- Arms of Denison: Ermine, a bend azure cotised sable between a unicorn's head erased in chief and a cross crosslet fitchée in base gules
- Born: c. 1726 West Yorkshire
- Died: 12 December 1806 (aged 79) London
- Burial place: Bunhill Fields
- Occupation: Banker
- Children: William Joseph; Elizabeth; Anna Maria;

= Joseph Denison (banker) =

English banker (c.1726–1806)

Joseph Denison (c.1726–1806) was a London businessman and banker, originally from the present-day county of West Yorkshire. By the time of his death he had amassed a considerable fortune, and was owner of country estates in both Surrey and the North Riding of Yorkshire.
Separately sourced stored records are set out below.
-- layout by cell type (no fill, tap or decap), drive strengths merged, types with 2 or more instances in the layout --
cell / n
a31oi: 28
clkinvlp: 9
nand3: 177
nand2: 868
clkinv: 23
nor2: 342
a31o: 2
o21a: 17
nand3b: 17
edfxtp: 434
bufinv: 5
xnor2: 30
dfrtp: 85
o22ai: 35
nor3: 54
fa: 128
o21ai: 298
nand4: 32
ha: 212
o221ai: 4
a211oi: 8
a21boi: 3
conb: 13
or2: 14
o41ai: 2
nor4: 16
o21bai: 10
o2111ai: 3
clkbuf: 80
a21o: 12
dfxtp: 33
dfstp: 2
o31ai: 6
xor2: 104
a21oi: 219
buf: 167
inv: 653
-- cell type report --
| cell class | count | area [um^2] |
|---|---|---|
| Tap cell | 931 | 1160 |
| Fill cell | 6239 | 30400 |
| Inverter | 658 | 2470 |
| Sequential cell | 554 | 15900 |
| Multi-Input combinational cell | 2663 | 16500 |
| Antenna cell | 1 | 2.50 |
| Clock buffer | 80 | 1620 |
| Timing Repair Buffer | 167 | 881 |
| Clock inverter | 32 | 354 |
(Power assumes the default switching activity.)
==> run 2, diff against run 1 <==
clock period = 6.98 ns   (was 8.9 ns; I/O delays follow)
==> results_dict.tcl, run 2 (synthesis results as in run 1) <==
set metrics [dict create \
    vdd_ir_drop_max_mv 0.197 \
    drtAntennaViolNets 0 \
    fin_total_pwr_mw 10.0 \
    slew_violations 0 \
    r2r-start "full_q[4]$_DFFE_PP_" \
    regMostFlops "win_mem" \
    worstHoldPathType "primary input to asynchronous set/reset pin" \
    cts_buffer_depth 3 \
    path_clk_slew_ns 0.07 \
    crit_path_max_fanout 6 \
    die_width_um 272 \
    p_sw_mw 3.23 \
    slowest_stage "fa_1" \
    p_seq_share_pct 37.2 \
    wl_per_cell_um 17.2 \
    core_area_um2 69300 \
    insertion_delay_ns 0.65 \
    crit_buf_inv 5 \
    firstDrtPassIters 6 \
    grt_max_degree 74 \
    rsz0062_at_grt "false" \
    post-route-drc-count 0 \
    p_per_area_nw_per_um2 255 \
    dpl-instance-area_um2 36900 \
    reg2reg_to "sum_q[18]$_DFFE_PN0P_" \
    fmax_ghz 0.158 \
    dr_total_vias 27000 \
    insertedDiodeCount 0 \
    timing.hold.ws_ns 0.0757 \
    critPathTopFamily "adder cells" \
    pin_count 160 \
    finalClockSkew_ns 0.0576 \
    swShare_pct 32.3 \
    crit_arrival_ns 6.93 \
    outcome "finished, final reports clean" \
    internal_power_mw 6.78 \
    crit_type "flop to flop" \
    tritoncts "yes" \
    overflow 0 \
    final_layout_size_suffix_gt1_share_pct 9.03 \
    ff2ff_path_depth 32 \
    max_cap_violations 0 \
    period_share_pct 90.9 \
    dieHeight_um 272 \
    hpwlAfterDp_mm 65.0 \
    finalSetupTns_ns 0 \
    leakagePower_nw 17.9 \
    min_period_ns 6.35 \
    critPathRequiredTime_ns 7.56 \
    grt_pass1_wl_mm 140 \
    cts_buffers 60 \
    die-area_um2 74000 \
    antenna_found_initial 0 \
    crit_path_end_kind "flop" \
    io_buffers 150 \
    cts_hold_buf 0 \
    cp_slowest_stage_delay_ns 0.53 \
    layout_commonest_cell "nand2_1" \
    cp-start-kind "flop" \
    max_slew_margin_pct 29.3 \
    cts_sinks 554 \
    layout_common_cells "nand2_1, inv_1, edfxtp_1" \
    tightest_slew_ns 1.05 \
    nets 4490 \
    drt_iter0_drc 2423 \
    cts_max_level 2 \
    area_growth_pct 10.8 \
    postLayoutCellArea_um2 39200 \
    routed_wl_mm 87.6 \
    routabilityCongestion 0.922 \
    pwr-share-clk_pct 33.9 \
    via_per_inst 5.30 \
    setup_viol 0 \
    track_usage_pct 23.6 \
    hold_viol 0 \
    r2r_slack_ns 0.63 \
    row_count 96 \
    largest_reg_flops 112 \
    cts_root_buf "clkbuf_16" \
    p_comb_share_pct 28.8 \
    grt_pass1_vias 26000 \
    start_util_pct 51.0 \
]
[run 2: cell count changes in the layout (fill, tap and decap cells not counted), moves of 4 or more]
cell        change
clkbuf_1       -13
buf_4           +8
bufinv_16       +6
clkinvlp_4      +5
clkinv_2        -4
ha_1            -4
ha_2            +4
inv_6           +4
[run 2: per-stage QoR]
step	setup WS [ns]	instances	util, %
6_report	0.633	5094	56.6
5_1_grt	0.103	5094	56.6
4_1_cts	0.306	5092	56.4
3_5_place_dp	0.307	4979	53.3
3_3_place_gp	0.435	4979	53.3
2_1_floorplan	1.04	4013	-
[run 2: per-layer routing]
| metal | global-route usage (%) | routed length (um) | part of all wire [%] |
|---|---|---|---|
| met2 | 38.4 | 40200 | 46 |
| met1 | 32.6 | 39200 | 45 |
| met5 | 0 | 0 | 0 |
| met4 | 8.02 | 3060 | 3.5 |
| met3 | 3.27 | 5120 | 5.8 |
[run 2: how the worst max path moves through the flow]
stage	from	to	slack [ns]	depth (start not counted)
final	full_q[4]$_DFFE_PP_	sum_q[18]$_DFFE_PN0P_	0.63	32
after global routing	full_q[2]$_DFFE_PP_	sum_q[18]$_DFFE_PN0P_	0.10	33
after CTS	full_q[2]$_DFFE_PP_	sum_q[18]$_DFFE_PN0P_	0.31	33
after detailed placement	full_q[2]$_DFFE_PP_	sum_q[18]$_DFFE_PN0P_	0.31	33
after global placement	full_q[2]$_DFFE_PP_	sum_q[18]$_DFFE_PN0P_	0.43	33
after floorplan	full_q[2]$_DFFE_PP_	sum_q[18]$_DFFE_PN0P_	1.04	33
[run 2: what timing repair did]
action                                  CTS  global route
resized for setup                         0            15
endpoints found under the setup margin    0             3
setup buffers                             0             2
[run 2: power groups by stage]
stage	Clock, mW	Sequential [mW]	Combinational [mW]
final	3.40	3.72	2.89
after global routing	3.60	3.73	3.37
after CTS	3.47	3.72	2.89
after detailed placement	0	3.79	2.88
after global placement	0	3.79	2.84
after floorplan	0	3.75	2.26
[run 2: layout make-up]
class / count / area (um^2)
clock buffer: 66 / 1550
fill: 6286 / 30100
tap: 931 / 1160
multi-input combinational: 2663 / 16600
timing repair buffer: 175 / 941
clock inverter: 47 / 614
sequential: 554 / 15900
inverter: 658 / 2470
### src/ace_pkg.sv
// ----------------------------------------------------------------------------
// ace_pkg: shared types and constants of the ARP cache engine
// Holds the command that is broadcast to the table cells, the link that
// travels from cell to cell, and the widths of the stream and config ports.
// ----------------------------------------------------------------------------
package ace_pkg;

  localparam int AceEntries = 16;

  localparam int InDataW  = 168;
  localparam int OutDataW = 136;
  localparam int OpcodeW  = 2;
  localparam int CfgIdxW  = 2;
  localparam int CfgDataW = 32;

  localparam int IpW  = 32;
  localparam int MacW = 48;
  localparam int ExpW = 17;

  typedef enum logic [1:0] {
    KindNone,
    KindLearn,
    KindLookup,
    KindSweep
  } kind_e;

  typedef struct packed {
    kind_e             kind;
    logic [IpW-1:0]    key_ip;
    logic [MacW-1:0]   mac;
    logic [ExpW-1:0]   expiry;
    logic [ExpW-1:0]   count;
  } cmd_t;

  typedef struct packed {
    logic            tok;
    logic            found;
    logic [MacW-1:0] mac;
  } link_t;

endpackage

### src/ace_cell.sv
// ----------------------------------------------------------------------------
// ace_cell: one entry of the ARP table
// Holds one entry and acts on the broadcast command when the token arrives
// from its left neighbor, then hands token and search state to the right.
// ----------------------------------------------------------------------------
module ace_cell import ace_pkg::*; (
  input  logic  clk_i,
  input  logic  rst_ni,
  input  cmd_t  cmd_i,
  input  link_t lnk_i,
  output link_t lnk_o
);

  logic            valid_q, valid_d;
  logic [IpW-1:0]  ip_q;
  logic [MacW-1:0] mac_q;
  logic [ExpW-1:0] exp_q;
  link_t           lnk_q, lnk_d;

  logic ip_eq, act, learn_hit, look_hit, drop;

  always_comb begin
    ip_eq     = (ip_q == cmd_i.key_ip);
    act       = lnk_i.tok && !lnk_i.found;
    learn_hit = act && (cmd_i.kind == KindLearn) && (!valid_q || ip_eq);
    look_hit  = act && (cmd_i.kind == KindLookup) && valid_q && ip_eq;
    drop      = lnk_i.tok && (cmd_i.kind == KindSweep) && valid_q &&
                (exp_q != '0) && (cmd_i.count > exp_q);

    lnk_d = lnk_i;
    if (learn_hit) begin
      lnk_d.found = 1'b1;
    end
    if (look_hit) begin
      lnk_d.found = 1'b1;
      lnk_d.mac   = mac_q;
    end

    valid_d = valid_q;
    if (learn_hit) begin
      valid_d = 1'b1;
    end else if (drop) begin
      valid_d = 1'b0;
    end
  end

  always_ff @(posedge clk_i or negedge rst_ni) begin
    if (!rst_ni) begin
      valid_q <= 1'b0;
      lnk_q   <= '0;
    end else begin
      valid_q <= valid_d;
      lnk_q   <= lnk_d;
    end
  end

  always_ff @(posedge clk_i) begin
    if (learn_hit) begin
      ip_q  <= cmd_i.key_ip;
      mac_q <= cmd_i.mac;
      exp_q <= cmd_i.expiry;
    end
  end

  assign lnk_o = lnk_q;

endmodule

### src/ace_ctrl.sv
// ----------------------------------------------------------------------------
// ace_ctrl: item decode, tick counter, config registers and result register
// Decodes each input word into a table command, starts the token down the
// cell chain and packs the search outcome into the output word.
// ----------------------------------------------------------------------------
module ace_ctrl import ace_pkg::*; (
  input  logic                clk_i,
  input  logic                rst_ni,
  input  logic                s_axis_tvalid,
  output logic                s_axis_tready,
  input  logic [InDataW-1:0]  s_axis_tdata,
  input  logic [OpcodeW-1:0]  s_axis_tuser,
  output logic                m_axis_tvalid,
  input  logic                m_axis_tready,
  output logic [OutDataW-1:0] m_axis_tdata,
  input  logic                cfg_we_i,
  input  logic [CfgIdxW-1:0]  cfg_idx_i,
  input  logic [CfgDataW-1:0] cfg_data_i,
  output cmd_t                cmd_o,
  output link_t               head_o,
  input  link_t               tail_i
);

  localparam logic [OpcodeW-1:0] OpPacket = 2'd0;
  localparam logic [OpcodeW-1:0] OpTick   = 2'd1;
  localparam logic [OpcodeW-1:0] OpLookup = 2'd2;

  localparam logic [15:0] ArpRequest = 16'd1;
  localparam logic [15:0] ArpReply   = 16'd2;

  localparam logic [CfgIdxW-1:0] RegLocalIp  = 2'd0;
  localparam logic [CfgIdxW-1:0] RegPeriod   = 2'd1;
  localparam logic [CfgIdxW-1:0] RegLifetime = 2'd2;

  typedef enum logic [1:0] {
    StIdle,
    StRun,
    StDone
  } state_e;

  state_e          state_q;
  logic [IpW-1:0]  local_ip_q;
  logic [15:0]     period_q;
  logic [15:0]     life_q;
  logic [15:0]     tick_q;
  cmd_t            cmd_q;
  link_t           head_q;
  logic            rsend_q;
  logic [IpW-1:0]  rip_q;
  logic [MacW-1:0] rmac_q;
  logic            hfound_q;
  logic [MacW-1:0] hmac_q;
  logic            m_valid_q;
  logic [OutDataW-1:0] m_data_q;

  logic            frame_short;
  logic [15:0]     arp_op;
  logic [IpW-1:0]  sender_ip;
  logic [MacW-1:0] sender_mac;
  logic [IpW-1:0]  target_ip;
  logic [IpW-1:0]  lookup_ip;

  logic            accept, pkt_ok, is_req, is_rep, reply_d, learn_d, sweep_d;
  logic [ExpW-1:0] cnt_inc;
  cmd_t            cmd_d;
  logic            out_free, learned, hit, m_valid_d;
  logic [OutDataW-1:0] out_word;

  assign frame_short = s_axis_tdata[0];
  assign arp_op      = s_axis_tdata[16:1];
  assign sender_ip   = s_axis_tdata[48:17];
  assign sender_mac  = s_axis_tdata[96:49];
  assign target_ip   = s_axis_tdata[128:97];
  assign lookup_ip   = s_axis_tdata[160:129];

  always_comb begin
    accept  = s_axis_tvalid && (state_q == StIdle);
    pkt_ok  = (s_axis_tuser == OpPacket) && !frame_short;
    is_req  = (arp_op == ArpRequest);
    is_rep  = (arp_op == ArpReply);
    reply_d = pkt_ok && is_req && (target_ip == local_ip_q);
    learn_d = pkt_ok && (is_req || is_rep) && (sender_ip != '0);
    cnt_inc = {1'b0, tick_q} + 17'd1;
    sweep_d = (s_axis_tuser == OpTick) && (cnt_inc >= {1'b0, period_q});

    cmd_d.kind = KindNone;
    if (learn_d) begin
      cmd_d.kind = KindLearn;
    end else if (s_axis_tuser == OpLookup) begin
      cmd_d.kind = KindLookup;
    end else if (sweep_d) begin
      cmd_d.kind = KindSweep;
    end
    cmd_d.key_ip = (s_axis_tuser == OpLookup) ? lookup_ip : sender_ip;
    cmd_d.mac    = sender_mac;
    cmd_d.expiry = {1'b0, tick_q} + {1'b0, life_q};
    cmd_d.count  = cnt_inc;

    out_free  = !m_valid_q || m_axis_tready;
    m_valid_d = ((state_q == StDone) && out_free) || (m_valid_q && !m_axis_tready);
    learned   = (cmd_q.kind == KindLearn) && hfound_q;
    hit       = (cmd_q.kind == KindLookup) && hfound_q;
    out_word  = {5'd0, (hit ? hmac_q : {MacW{1'b0}}), hit, learned, rmac_q, rip_q, rsend_q};
  end

  always_ff @(posedge clk_i or negedge rst_ni) begin
    if (!rst_ni) begin
      state_q    <= StIdle;
      local_ip_q <= 32'd2130706433;
      period_q   <= 16'd1000;
      life_q     <= 16'd300;
      tick_q     <= '0;
      cmd_q      <= '0;
      head_q     <= '0;
      rsend_q    <= 1'b0;
      rip_q      <= '0;
      rmac_q     <= '0;
      hfound_q   <= 1'b0;
      hmac_q     <= '0;
      m_valid_q  <= 1'b0;
      m_data_q   <= '0;
    end else begin
      head_q    <= '{tok: accept, found: 1'b0, mac: '0};
      m_valid_q <= m_valid_d;

      if (cfg_we_i) begin
        case (cfg_idx_i)
          RegLocalIp:  local_ip_q <= cfg_data_i;
          RegPeriod:   period_q   <= cfg_data_i[15:0];
          RegLifetime: life_q     <= cfg_data_i[15:0];
          default:     ;
        endcase
      end

      case (state_q)
        StIdle: begin
          if (accept) begin
            cmd_q   <= cmd_d;
            rsend_q <= reply_d;
            rip_q   <= reply_d ? sender_ip : '0;
            rmac_q  <= reply_d ? sender_mac : '0;
            if (s_axis_tuser == OpTick) begin
              tick_q <= sweep_d ? 16'd0 : cnt_inc[15:0];
            end
            state_q <= StRun;
          end
        end
        StRun: begin
          if (tail_i.tok) begin
            hfound_q <= tail_i.found;
            hmac_q   <= tail_i.mac;
            state_q  <= StDone;
          end
        end
        StDone: begin
          if (out_free) begin
            m_data_q <= out_word;
            state_q  <= StIdle;
          end
        end
        default: state_q <= StIdle;
      endcase
    end
  end

  assign s_axis_tready = (state_q == StIdle);
  assign m_axis_tvalid = m_valid_q;
  assign m_axis_tdata  = m_data_q;
  assign cmd_o         = cmd_q;
  assign head_o        = head_q;

endmodule

### src/arp_cache_engine_unit.sv
// ----------------------------------------------------------------------------
// arp_cache_engine_unit: ARP cache with aging, top level
// An accepted word sends the token from the head register through every cell register in turn;
// the token walks one cell per cycle, Run captures the chain end and Done writes the output register.
// The next word is taken only after Done, while a finished result may still wait on the output.
// Reset: table empty, tick count zero, config registers at their defaults.
// No clearing pass after reset; the block is ready in the first cycle.
// ----------------------------------------------------------------------------
module arp_cache_engine_unit import ace_pkg::*; #(
  parameter int ENTRIES = AceEntries
) (
  input  logic                clk_i,
  input  logic                rst_ni,
  input  logic                s_axis_tvalid,
  output logic                s_axis_tready,
  // frame_short, arp_op, sender_ip, sender_mac, target_ip, lookup_ip, zero pad
  input  logic [InDataW-1:0]  s_axis_tdata,
  // opcode
  input  logic [OpcodeW-1:0]  s_axis_tuser,
  output logic                m_axis_tvalid,
  input  logic                m_axis_tready,
  // reply_send, reply_ip, reply_mac, learned, lookup_hit, lookup_mac, zero pad
  output logic [OutDataW-1:0] m_axis_tdata,
  input  logic                cfg_we_i,
  input  logic [CfgIdxW-1:0]  cfg_idx_i,
  input  logic [CfgDataW-1:0] cfg_data_i
);

  cmd_t               cmd;
  link_t              lnk [ENTRIES+1];
  logic [ENTRIES-1:0] tok_vec;

  ace_ctrl u_ctrl (
    .clk_i         (clk_i),
    .rst_ni        (rst_ni),
    .s_axis_tvalid (s_axis_tvalid),
    .s_axis_tready (s_axis_tready),
    .s_axis_tdata  (s_axis_tdata),
    .s_axis_tuser  (s_axis_tuser),
    .m_axis_tvalid (m_axis_tvalid),
    .m_axis_tready (m_axis_tready),
    .m_axis_tdata  (m_axis_tdata),
    .cfg_we_i      (cfg_we_i),
    .cfg_idx_i     (cfg_idx_i),
    .cfg_data_i    (cfg_data_i),
    .cmd_o         (cmd),
    .head_o        (lnk[0]),
    .tail_i        (lnk[ENTRIES])
  );

  for (genvar g = 0; g < ENTRIES; g++) begin : g_cell
    ace_cell u_cell (
      .clk_i  (clk_i),
      .rst_ni (rst_ni),
      .cmd_i  (cmd),
      .lnk_i  (lnk[g]),
      .lnk_o  (lnk[g+1])
    );
    assign tok_vec[g] = lnk[g+1].tok;
  end

  a_one_token: assert property (@(posedge clk_i) disable iff (!rst_ni)
    $onehot0(tok_vec))
    else $error("more than one token in the cell chain");

  a_one_item: assert property (@(posedge clk_i) disable iff (!rst_ni)
    s_axis_tvalid && s_axis_tready |=> !s_axis_tready)
    else $error("input taken while a word is in progress");

  a_tail_busy: assert property (@(posedge clk_i) disable iff (!rst_ni)
    tok_vec[ENTRIES-1] |-> !s_axis_tready)
    else $error("token at chain end while the block is idle");

endmodule

### config.mk
export PLATFORM = sky130hd
export DESIGN_NAME = arp_cache_engine_unit
export DESIGN_NICKNAME = d
export VERILOG_FILES = /design/src/ace_pkg.sv /design/src/ace_cell.sv /design/src/ace_ctrl.sv /design/src/arp_cache_engine_unit.sv
export SDC_FILE = /design/constraint.sdc
export NUM_CORES = 2
export LEC_CHECK = 0
export BUFFER_PORTS_ARGS = -buffer_cell sky130_fd_sc_hd__buf_2
export CAP_MARGIN = 20
export CELL_PAD_IN_SITES_DETAIL_PLACEMENT = 0
export CELL_PAD_IN_SITES_GLOBAL_PLACEMENT = 1
export CORE_MARGIN = 1
export CORE_UTILIZATION = 45
export DETAILED_ROUTE_END_ITERATION = 10
export PLACE_DENSITY = 0.73
export RECOVER_POWER = 25
export SLEW_MARGIN = 10
export SYNTH_ARGS = -nofsm -noshare
export SYNTH_HDL_FRONTEND = slang
export SYNTH_SLANG_ARGS = --single-unit
### constraint.sdc
create_clock -name clk_i -period 9.8 [get_ports clk_i]
set_input_delay 0 -clock clk_i [delete_from_list [all_inputs] [get_ports clk_i]]
set_output_delay 0 -clock clk_i [all_outputs]
set_load 0.005 [all_outputs]
==> metrics list <==
- The worst setup path is launched from a primary input.
- In the post-synthesis netlist, the biggest area contributors are sky130_fd_sc_hd__edfxtp_1, sky130_fd_sc_hd__dfrtp_1, sky130_fd_sc_hd__mux2_2, sky130_fd_sc_hd__xnor2_1, sky130_fd_sc_hd__ha_1.
* Residual antenna-violating net count after detailed routing: 0
* Hold Slack: between 70 and 80 ps
* Detailed placer's ending HPWL: 159 mm
- Sequential element share of the synthesized area: a little over 70%
- Die extent in y: 496 um
- The checks that failed: max-capacitance violations, max-slew violations.
- Syn avg cell area: between 15 and 20 sq um
- For this run the aggregate overflow at the end of global routing stands at 0.
- Global-route wire length before repair: about 400 mm
* Top cells by instance count after synthesis: sky130_fd_sc_hd__edfxtp_1, sky130_fd_sc_hd__dfrtp_1, sky130_fd_sc_hd__mux2_2
- Routability-driven placement finished with a final weighted congestion of ~0.91.
* Post-route worst setup slack: between 3000 and 4000 ps
* Number of antenna violations at the first check in global routing: 21
- Actual transition at the worst max-transition pin: 5800 ps
- In the finished design, the share of the clock period the worst path needs comes to between 60% and 70%.
- Die area: around 0.25 sq mm
- Total number of vias: ~60000
- Yosys warns: 0
* Number of port buffers: roughly 330
- The run finished, with violations left.
- Reported leakage power: 54.2 nW
* IR Drop Worst-Case VDD: 0.272 mV
* Worst r2r path cells: 8
- Number of ports placed on the die boundary: between 300 and 400
- Combinational family with the most area after synthesis: multiplexers
- H-tree lvl count: 5
- Number of flops mapped to enable cells by yosys: between 1500 and 2000
- Overall power consumption after layout is estimated at ~30 mW.
- Across the run, the number of max-cap violations was 27.
- Post-Synth XOR/XNOR Area: 4.57%
* Synth Flop Type: sky130_fd_sc_hd__edfxtp_1
- The critical path is of the in2async type.
* Asr flop ratio synth: between 40% and 50%
- Total setup violations reported at the end of the flow: 0
- Clock tree sinks: between 2000 and 3000
- The total count of max-transition violations in the final report came to 861.
- Endpoint kind of the worst setup timing path: async pin
- Area leader, netlist: sky130_fd_sc_hd__edfxtp_1
- TritonCTS clock tree: done
* Final count of hold timing violations: 0
- OpenSTA, run right after detailed placement, puts the worst setup slack at between 4000 and 5000 ps.
- Setup repair after global routing left no endpoint under its margin.
- After clock tree synthesis, the flow added hold-fix buffers numbering 320.
- Largest buffer count on any clock path: 4
* Final routed DRC violation total: 0
- Once the clock tree was built, the resizer swapped 0 gates to a different size.
- Routed wire length per instance: 24.4 um
* Starting utilization of the core area: a little under half
- Crit path max fanout: 98
- For the final routed database, the setup TNS stands at 0 ps.
- Number of global-route vias before repair: just over 60000
* Post-route core utilization: 53.1%
- For this block, the initial DRC count from the detailed router was between 4000 and 5000.
- The synthesized netlist contains 69 unique library cells.
- The top cell type by area accounts for a little over two fifths of the synthesized area.
* Floorplan core area: 0.241 sq mm
* Multiplexer share of the synthesized area: around a tenth
* Std cell rows: 180
- Power per cell area: 233 mW/mm^2
- The number of setup buffers added after CTS is 0.
- Synthesis inferred 2829 register bits.
- sky130_fd_sc_hd__edfxtp_1 is the most common cell in the netlist.
- The first TritonRoute pass finished after 7 iterations.
- Period minus WS final: roughly 6300 ps
- From synthesis to final layout, the design area changed by 16.9%.
- Total Nets Final: 8210
* Routed Wire Length: 272 mm
* Compound-gate portion of the synthesized area: ~2.6%
- Post-Synth Simple-Gate Area: roughly 5.5%
* Largest net degree at the start of global routing: 165
- Hold Path Class: in2reg
- The die is around 500 um wide.
- Global routing used between 20% and 30% of the available tracks.
- Synthesized-area fraction occupied by adder cells: under 10%
- STA puts the critical path data required time at approximately 9400 ps.
- Counting every instance in the synthesized netlist gives 6832.
* Number of cells on the worst hold path: 4
- CTS Root Cell: sky130_fd_sc_hd__clkbuf_16
* Arrival time worst endpoint: 5930 ps
* Clock transition time at the flip-flop clock pins of the worst setup and hold paths: approximately 60 ps
- Headroom to the max-slew limit: -287%
* Clk_lat worst skew: around 950 ps
* Number of vias per cell after detailed routing: approximately 5.4
- Cells with a size suffix above 1 make up a little under a quarter of the layout.
- Static timing analysis puts the maximum clock frequency at about 0.16 GHz.
- Worst clock skew on the final layout: 83.2 ps
- The mapped netlist covers between 0.1 and 0.15 sq mm.
- TritonCTS Buffers: 308
==> power by group <==
part	internal, mW	total (mW)	switching [mW]
sequential	13.9	14.8	0.894
combinational	1.36	3.85	2.48
clock	6.60	11.1	4.51
==> cell families (layout without fill, tap and decap cells) <==
family          after synthesis  after routing
other cells                   1             17
mux                         947            947
buf+inv                     553           1641
xor+xnor                    572            572
flops                      2829           2829
fa+ha+maj                   306            306
compound gates              439            439
simple gates               1185           1185
==> registers in the layout, summed over array words and instances, names as in the netlist, 32 cells and up <==
signal and flops:
g_cell.u_cell.exp_q 272, g_cell.u_cell.ip_q 512, g_cell.u_cell.lnk_o 800, g_cell.u_cell.mac_q 768
u_ctrl.cmd_o 116, u_ctrl.hmac_q 48, u_ctrl.local_ip_q 32, u_ctrl.m_axis_tdata 131
u_ctrl.rip_q 32, u_ctrl.rmac_q 48
==> final cells by class <==
type	instances	area, sq um
diodes	12	30.0
clock buffers	418	8530
clock inverters	121	1130
fillers	19400	113000
inverters	305	1160
multi-input cells	3454	28700
flip-flops and latches	2829	78600
well taps	3185	3990
repair buffers	797	6000
==> path summary, 6_finish.rpt <==
kind / from / endpoint / slack (ps)
worst min-delay path: s_axis_tdata[49] / u_ctrl.cmd_o[34] / 70
worst min register to register: g_cell[13].u_cell.lnk_o[15] / g_cell[14].u_cell.lnk_o[15] / 430
min in group asynchronous: rst_ni / g_cell[10].u_cell.lnk_o[30] / 840
max in group clk_i: u_ctrl.cmd_o[99] / g_cell[6].u_cell.mac_q[0] / 3460
worst max-delay path: rst_ni / g_cell[12].u_cell.lnk_o[15] / 3460
worst max register to register: u_ctrl.cmd_o[99] / g_cell[6].u_cell.mac_q[0] / 3460
==> layer usage <==
| layer | global-route usage [%] | share of wire (%) | vias up |
|---|---|---|---|
| met3 | 3.52 | 5.0 | 566 |
| li1 | - | - | 26400 |
| met1 | 28.9 | 42 | 31300 |
| met2 | 38.0 | 50 | 1685 |
| met4 | 8.18 | 3.7 | 2 |
| met5 | 0 | 0.0048 | - |
==> critical path, stage by stage <==
cell and delay, ps:
sky130_fd_sc_hd__dlygate4sd3_1 520, sky130_fd_sc_hd__dlygate4sd3_1 550, sky130_fd_sc_hd__clkbuf_1 650, sky130_fd_sc_hd__clkbuf_1 4080
==> stage by stage <==
step	instance area [sq um]	instances
after CTS	128000	11100
after global routing	128000	11100
final	128000	11100
after floorplan	110000	6836
after global placement	115000	10200
after detailed placement	115000	10200
==> cells in the final DEF (no fill, tap or decap), types with 32 or more instances in the layout <==
cell,count
sky130_fd_sc_hd__nor4_1,116
sky130_fd_sc_hd__nand3_1,101
sky130_fd_sc_hd__inv_1,302
sky130_fd_sc_hd__xor2_1,45
sky130_fd_sc_hd__ha_1,305
sky130_fd_sc_hd__clkbuf_16,312
sky130_fd_sc_hd__dlygate4sd3_1,319
sky130_fd_sc_hd__o21ai_0,84
sky130_fd_sc_hd__nor2b_1,45
sky130_fd_sc_hd__clkbuf_1,114
sky130_fd_sc_hd__dfrtp_1,1259
sky130_fd_sc_hd__mux2i_1,32
sky130_fd_sc_hd__buf_4,93
sky130_fd_sc_hd__clkinv_2,54
sky130_fd_sc_hd__nand2_1,448
sky130_fd_sc_hd__nand4_1,200
sky130_fd_sc_hd__a22o_1,50
sky130_fd_sc_hd__buf_2,332
sky130_fd_sc_hd__mux2_2,915
sky130_fd_sc_hd__a21o_1,65
sky130_fd_sc_hd__clkinv_1,32
sky130_fd_sc_hd__nor2_1,98
sky130_fd_sc_hd__a21oi_1,128
sky130_fd_sc_hd__xnor2_1,527
sky130_fd_sc_hd__and2_1,49
sky130_fd_sc_hd__clkbuf_8,32
sky130_fd_sc_hd__edfxtp_1,1552
No activity file was read; power rests on OpenSTA's default activity.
These were passed on to his son William Joseph Denison, whose even greater accumulated wealth was to play a significant role in underpinning the financial standing and social status of the later Earls of Londesborough.

==Life==
Denison had come from a simple background; his parents were of low ranking and little means in West Yorkshire. Definitive information is not available as to exactly how his fortune was made but seemingly he travelled to London where he became associated with the Heywood family of bankers, later becoming a partner in the company. Richard Vickerman Taylor described the immense wealth accumulated by Denison as being gained through "unabated industry and the most rigid frugality". Five years after purchasing Denbies, the Seamere (Seamer) estate, near Scarborough, Yorkshire, was added to his portfolio after he acquired it from the Duke of Leeds. Denison had a son, William Joseph, and two daughters, Elizabeth and Anna Maria from his second wife. By the time of the Regency era the family were the personification of prosperity and social status.

==Legacy==
Denison died on 12 December 1806 and the estate and all other properties were inherited by his son. He is buried at Bunhill Fields with his second wife; a Grade II listed monument is on their tomb.